Valery Hughes was born in the mid-fifties and was raised in Queens with her two sisters. She attended public school. She received her RN degree (as an Associate of Applied Science) from the City University at Queensboro Community College in the mid-seventies and worked as a registered nurse for several years before continuing her education.
Along the way she worked in hospitals as a staff nurse in surgery, intensive care, surgical intensive care and emergency medicine.
She spent a short time in Thailand working in the Admissions Ward (Emergency Department) at the hospital at the Khao-I-Dang Refugee Camp at the Thai-Cambodian border.
After returning to NYC in 1981, she found the ICUs where she was working to be filling up with young men with a peculiar immune deficiency. Although it would be years before anyone understood what was happening, it became the main focus of her education and career.

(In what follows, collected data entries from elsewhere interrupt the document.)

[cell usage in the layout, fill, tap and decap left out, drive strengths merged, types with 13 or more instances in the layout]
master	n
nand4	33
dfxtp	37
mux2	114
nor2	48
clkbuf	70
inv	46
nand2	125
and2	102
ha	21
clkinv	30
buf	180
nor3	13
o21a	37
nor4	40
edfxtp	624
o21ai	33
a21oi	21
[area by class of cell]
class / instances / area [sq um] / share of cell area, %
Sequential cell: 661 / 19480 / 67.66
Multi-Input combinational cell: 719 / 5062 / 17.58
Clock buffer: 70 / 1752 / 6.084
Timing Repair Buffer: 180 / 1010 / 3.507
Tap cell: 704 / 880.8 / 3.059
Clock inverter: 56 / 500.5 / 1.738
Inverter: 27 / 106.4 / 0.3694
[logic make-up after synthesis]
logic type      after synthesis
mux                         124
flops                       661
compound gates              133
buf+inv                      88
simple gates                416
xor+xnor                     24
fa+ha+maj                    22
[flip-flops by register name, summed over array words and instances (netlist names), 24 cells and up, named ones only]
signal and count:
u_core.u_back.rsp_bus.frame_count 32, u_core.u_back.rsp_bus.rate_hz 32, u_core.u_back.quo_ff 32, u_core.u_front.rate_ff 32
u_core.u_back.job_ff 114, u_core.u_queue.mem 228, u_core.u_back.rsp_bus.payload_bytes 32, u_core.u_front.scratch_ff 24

Ultimately, she became a Family Nurse Practitioner so she could pursue her interest in primary care for people living with HIV infection.
In 1999, she moved to the Weill Cornell Medical College to work in HIV clinical trials. The Cornell Clinical Trials Unit is a part of the NIH AIDS Clinical Trials Group (ACTG), and also holds grants from the CPCRA, the network from which the START HIV study emerged.
During the past 20 years she was a study coordinator for many of the studies that helped to define HIV treatment drugs and regimens, as well as helping to define specific issues that are different in HIV infection including cardiovascular disease, lipodystrophy and aging.
She has worked on two prevention studies funded by the HPTN (HIV Prevention Trials Network) including the HPTN 069 and the ongoing HPTN 083. She plans to retire from this position in 2019. After the pandemic struck in 2020 she was called back to work to participate and run clinical trials for the COVID-19 vaccine as well as other treatments for this virus
Valery lives with her wife of 37 years, Mary Arzilli, in an apartment in Manhattan.
Both Ellen and I are proud to be invited to be champions for Pride 365. We have been advocates for this community for decades, even when it was not popular. we have seen many positive changes over the decades we have been in health care, but there is still much work to be done. Thank you for including us and we look forward to furthering this worthwhile endeavor!